(Data excerpts)

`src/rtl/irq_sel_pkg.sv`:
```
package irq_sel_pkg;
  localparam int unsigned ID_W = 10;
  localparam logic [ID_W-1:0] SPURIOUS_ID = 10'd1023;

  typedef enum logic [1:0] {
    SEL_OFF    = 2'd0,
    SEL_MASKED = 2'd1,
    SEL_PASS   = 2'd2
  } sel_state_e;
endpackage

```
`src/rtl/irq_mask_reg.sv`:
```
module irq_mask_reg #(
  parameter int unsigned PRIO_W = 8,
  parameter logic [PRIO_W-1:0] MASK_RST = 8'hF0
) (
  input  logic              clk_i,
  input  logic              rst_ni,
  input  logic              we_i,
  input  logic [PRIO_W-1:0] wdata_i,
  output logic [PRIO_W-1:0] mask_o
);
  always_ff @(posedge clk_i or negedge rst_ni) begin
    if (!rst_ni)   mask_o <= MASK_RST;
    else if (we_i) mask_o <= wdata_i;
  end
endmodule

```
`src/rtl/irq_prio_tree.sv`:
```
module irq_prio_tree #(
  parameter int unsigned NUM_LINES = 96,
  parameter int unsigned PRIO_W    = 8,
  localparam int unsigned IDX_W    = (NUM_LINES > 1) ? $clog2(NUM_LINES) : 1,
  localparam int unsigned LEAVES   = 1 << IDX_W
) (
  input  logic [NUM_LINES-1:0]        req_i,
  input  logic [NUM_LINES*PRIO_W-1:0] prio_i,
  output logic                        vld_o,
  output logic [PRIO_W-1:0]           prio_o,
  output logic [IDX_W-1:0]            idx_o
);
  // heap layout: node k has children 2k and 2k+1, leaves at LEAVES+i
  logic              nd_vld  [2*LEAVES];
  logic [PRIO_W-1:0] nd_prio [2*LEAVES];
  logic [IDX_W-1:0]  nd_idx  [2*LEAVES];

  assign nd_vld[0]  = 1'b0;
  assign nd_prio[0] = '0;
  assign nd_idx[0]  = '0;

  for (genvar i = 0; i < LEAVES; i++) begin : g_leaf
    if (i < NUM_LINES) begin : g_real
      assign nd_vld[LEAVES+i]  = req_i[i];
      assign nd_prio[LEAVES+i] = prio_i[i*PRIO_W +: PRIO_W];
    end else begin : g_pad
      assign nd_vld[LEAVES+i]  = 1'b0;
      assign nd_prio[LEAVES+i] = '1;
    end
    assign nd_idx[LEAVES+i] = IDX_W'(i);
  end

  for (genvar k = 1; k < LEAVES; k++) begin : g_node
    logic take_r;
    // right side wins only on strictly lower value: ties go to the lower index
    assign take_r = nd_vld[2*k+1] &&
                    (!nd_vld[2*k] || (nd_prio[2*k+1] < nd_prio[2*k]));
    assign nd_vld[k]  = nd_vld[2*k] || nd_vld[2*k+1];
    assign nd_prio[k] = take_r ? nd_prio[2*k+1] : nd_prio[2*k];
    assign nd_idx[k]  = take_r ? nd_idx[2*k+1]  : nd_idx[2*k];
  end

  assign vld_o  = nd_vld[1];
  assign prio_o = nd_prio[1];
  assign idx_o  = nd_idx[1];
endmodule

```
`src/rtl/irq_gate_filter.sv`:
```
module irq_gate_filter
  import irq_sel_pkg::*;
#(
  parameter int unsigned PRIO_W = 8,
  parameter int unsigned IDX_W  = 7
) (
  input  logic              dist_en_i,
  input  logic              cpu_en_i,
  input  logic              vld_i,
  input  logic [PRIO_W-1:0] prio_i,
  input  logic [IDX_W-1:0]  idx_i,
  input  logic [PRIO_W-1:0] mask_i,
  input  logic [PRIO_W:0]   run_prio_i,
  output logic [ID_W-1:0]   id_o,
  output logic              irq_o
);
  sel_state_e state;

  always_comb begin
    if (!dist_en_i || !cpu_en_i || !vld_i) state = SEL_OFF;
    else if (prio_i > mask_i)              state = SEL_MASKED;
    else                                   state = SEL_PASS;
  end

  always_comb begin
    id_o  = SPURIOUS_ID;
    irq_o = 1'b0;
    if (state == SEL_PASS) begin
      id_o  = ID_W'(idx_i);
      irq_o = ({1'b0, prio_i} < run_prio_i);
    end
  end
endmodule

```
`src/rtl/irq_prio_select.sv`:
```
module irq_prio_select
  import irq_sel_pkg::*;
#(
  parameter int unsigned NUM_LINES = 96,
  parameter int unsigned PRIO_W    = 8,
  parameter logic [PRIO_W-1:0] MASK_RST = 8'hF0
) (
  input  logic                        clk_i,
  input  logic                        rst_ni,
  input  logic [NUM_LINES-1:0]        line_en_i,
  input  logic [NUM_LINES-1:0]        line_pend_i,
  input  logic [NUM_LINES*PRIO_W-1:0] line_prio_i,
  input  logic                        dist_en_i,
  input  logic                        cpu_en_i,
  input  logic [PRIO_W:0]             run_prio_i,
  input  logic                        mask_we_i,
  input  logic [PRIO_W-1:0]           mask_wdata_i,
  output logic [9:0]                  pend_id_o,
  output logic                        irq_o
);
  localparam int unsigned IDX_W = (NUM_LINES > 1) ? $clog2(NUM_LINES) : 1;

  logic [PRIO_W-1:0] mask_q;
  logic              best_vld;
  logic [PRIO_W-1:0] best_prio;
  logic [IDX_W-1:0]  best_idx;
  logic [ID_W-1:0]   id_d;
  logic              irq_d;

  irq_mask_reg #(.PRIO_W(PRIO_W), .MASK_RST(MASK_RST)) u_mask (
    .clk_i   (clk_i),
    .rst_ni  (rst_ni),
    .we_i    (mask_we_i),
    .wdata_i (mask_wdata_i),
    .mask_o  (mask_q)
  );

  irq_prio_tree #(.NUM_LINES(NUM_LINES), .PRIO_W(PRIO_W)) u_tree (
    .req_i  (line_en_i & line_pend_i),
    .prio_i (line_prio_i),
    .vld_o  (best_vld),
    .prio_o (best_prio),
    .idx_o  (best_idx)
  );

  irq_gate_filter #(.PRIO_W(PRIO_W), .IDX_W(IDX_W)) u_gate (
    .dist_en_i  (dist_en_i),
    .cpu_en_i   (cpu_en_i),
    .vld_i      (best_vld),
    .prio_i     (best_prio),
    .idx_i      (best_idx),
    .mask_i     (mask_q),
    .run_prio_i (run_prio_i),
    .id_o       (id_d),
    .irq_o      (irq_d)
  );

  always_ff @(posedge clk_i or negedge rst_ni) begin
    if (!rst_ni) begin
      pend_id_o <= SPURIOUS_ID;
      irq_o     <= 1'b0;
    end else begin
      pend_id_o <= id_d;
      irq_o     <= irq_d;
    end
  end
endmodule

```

- [EXERCISE INSTRUCTIONS]: Line by line, output the data precisely as shown above.

- [WRITTEN ANSWER]:
`src/rtl/irq_sel_pkg.sv`:
```
package irq_sel_pkg;
  localparam int unsigned ID_W = 10;
  localparam logic [ID_W-1:0] SPURIOUS_ID = 10'd1023;

  typedef enum logic [1:0] {
    SEL_OFF    = 2'd0,
    SEL_MASKED = 2'd1,
    SEL_PASS   = 2'd2
  } sel_state_e;
endpackage

```
`src/rtl/irq_mask_reg.sv`:
```
module irq_mask_reg #(
  parameter int unsigned PRIO_W = 8,
  parameter logic [PRIO_W-1:0] MASK_RST = 8'hF0
) (
  input  logic              clk_i,
  input  logic              rst_ni,
  input  logic              we_i,
  input  logic [PRIO_W-1:0] wdata_i,
  output logic [PRIO_W-1:0] mask_o
);
  always_ff @(posedge clk_i or negedge rst_ni) begin
    if (!rst_ni)   mask_o <= MASK_RST;
    else if (we_i) mask_o <= wdata_i;
  end
endmodule

```
`src/rtl/irq_prio_tree.sv`:
```
module irq_prio_tree #(
  parameter int unsigned NUM_LINES = 96,
  parameter int unsigned PRIO_W    = 8,
  localparam int unsigned IDX_W    = (NUM_LINES > 1) ? $clog2(NUM_LINES) : 1,
  localparam int unsigned LEAVES   = 1 << IDX_W
) (
  input  logic [NUM_LINES-1:0]        req_i,
  input  logic [NUM_LINES*PRIO_W-1:0] prio_i,
  output logic                        vld_o,
  output logic [PRIO_W-1:0]           prio_o,
  output logic [IDX_W-1:0]            idx_o
);
  // heap layout: node k has children 2k and 2k+1, leaves at LEAVES+i
  logic              nd_vld  [2*LEAVES];
  logic [PRIO_W-1:0] nd_prio [2*LEAVES];
  logic [IDX_W-1:0]  nd_idx  [2*LEAVES];

  assign nd_vld[0]  = 1'b0;
  assign nd_prio[0] = '0;
  assign nd_idx[0]  = '0;

  for (genvar i = 0; i < LEAVES; i++) begin : g_leaf
    if (i < NUM_LINES) begin : g_real
      assign nd_vld[LEAVES+i]  = req_i[i];
      assign nd_prio[LEAVES+i] = prio_i[i*PRIO_W +: PRIO_W];
    end else begin : g_pad
      assign nd_vld[LEAVES+i]  = 1'b0;
      assign nd_prio[LEAVES+i] = '1;
    end
    assign nd_idx[LEAVES+i] = IDX_W'(i);
  end

  for (genvar k = 1; k < LEAVES; k++) begin : g_node
    logic take_r;
    // right side wins only on strictly lower value: ties go to the lower index
    assign take_r = nd_vld[2*k+1] &&
                    (!nd_vld[2*k] || (nd_prio[2*k+1] < nd_prio[2*k]));
    assign nd_vld[k]  = nd_vld[2*k] || nd_vld[2*k+1];
    assign nd_prio[k] = take_r ? nd_prio[2*k+1] : nd_prio[2*k];
    assign nd_idx[k]  = take_r ? nd_idx[2*k+1]  : nd_idx[2*k];
  end

  assign vld_o  = nd_vld[1];
  assign prio_o = nd_prio[1];
  assign idx_o  = nd_idx[1];
endmodule

```
`src/rtl/irq_gate_filter.sv`:
```
module irq_gate_filter
  import irq_sel_pkg::*;
#(
  parameter int unsigned PRIO_W = 8,
  parameter int unsigned IDX_W  = 7
) (
  input  logic              dist_en_i,
  input  logic              cpu_en_i,
  input  logic              vld_i,
  input  logic [PRIO_W-1:0] prio_i,
  input  logic [IDX_W-1:0]  idx_i,
  input  logic [PRIO_W-1:0] mask_i,
  input  logic [PRIO_W:0]   run_prio_i,
  output logic [ID_W-1:0]   id_o,
  output logic              irq_o
);
  sel_state_e state;

  always_comb begin
    if (!dist_en_i || !cpu_en_i || !vld_i) state = SEL_OFF;
    else if (prio_i > mask_i)              state = SEL_MASKED;
    else                                   state = SEL_PASS;
  end

  always_comb begin
    id_o  = SPURIOUS_ID;
    irq_o = 1'b0;
    if (state == SEL_PASS) begin
      id_o  = ID_W'(idx_i);
      irq_o = ({1'b0, prio_i} < run_prio_i);
    end
  end
endmodule

```
`src/rtl/irq_prio_select.sv`:
```
module irq_prio_select
  import irq_sel_pkg::*;
#(
  parameter int unsigned NUM_LINES = 96,
  parameter int unsigned PRIO_W    = 8,
  parameter logic [PRIO_W-1:0] MASK_RST = 8'hF0
) (
  input  logic                        clk_i,
  input  logic                        rst_ni,
  input  logic [NUM_LINES-1:0]        line_en_i,
  input  logic [NUM_LINES-1:0]        line_pend_i,
  input  logic [NUM_LINES*PRIO_W-1:0] line_prio_i,
  input  logic                        dist_en_i,
  input  logic                        cpu_en_i,
  input  logic [PRIO_W:0]             run_prio_i,
  input  logic                        mask_we_i,
  input  logic [PRIO_W-1:0]           mask_wdata_i,
  output logic [9:0]                  pend_id_o,
  output logic                        irq_o
);
  localparam int unsigned IDX_W = (NUM_LINES > 1) ? $clog2(NUM_LINES) : 1;

  logic [PRIO_W-1:0] mask_q;
  logic              best_vld;
  logic [PRIO_W-1:0] best_prio;
  logic [IDX_W-1:0]  best_idx;
  logic [ID_W-1:0]   id_d;
  logic              irq_d;

  irq_mask_reg #(.PRIO_W(PRIO_W), .MASK_RST(MASK_RST)) u_mask (
    .clk_i   (clk_i),
    .rst_ni  (rst_ni),
    .we_i    (mask_we_i),
    .wdata_i (mask_wdata_i),
    .mask_o  (mask_q)
  );

  irq_prio_tree #(.NUM_LINES(NUM_LINES), .PRIO_W(PRIO_W)) u_tree (
    .req_i  (line_en_i & line_pend_i),
    .prio_i (line_prio_i),
    .vld_o  (best_vld),
    .prio_o (best_prio),
    .idx_o  (best_idx)
  );

  irq_gate_filter #(.PRIO_W(PRIO_W), .IDX_W(IDX_W)) u_gate (
    .dist_en_i  (dist_en_i),
    .cpu_en_i   (cpu_en_i),
    .vld_i      (best_vld),
    .prio_i     (best_prio),
    .idx_i      (best_idx),
    .mask_i     (mask_q),
    .run_prio_i (run_prio_i),
    .id_o       (id_d),
    .irq_o      (irq_d)
  );

  always_ff @(posedge clk_i or negedge rst_ni) begin
    if (!rst_ni) begin
      pend_id_o <= SPURIOUS_ID;
      irq_o     <= 1'b0;
    end else begin
      pend_id_o <= id_d;
      irq_o     <= irq_d;
    end
  end
endmodule

```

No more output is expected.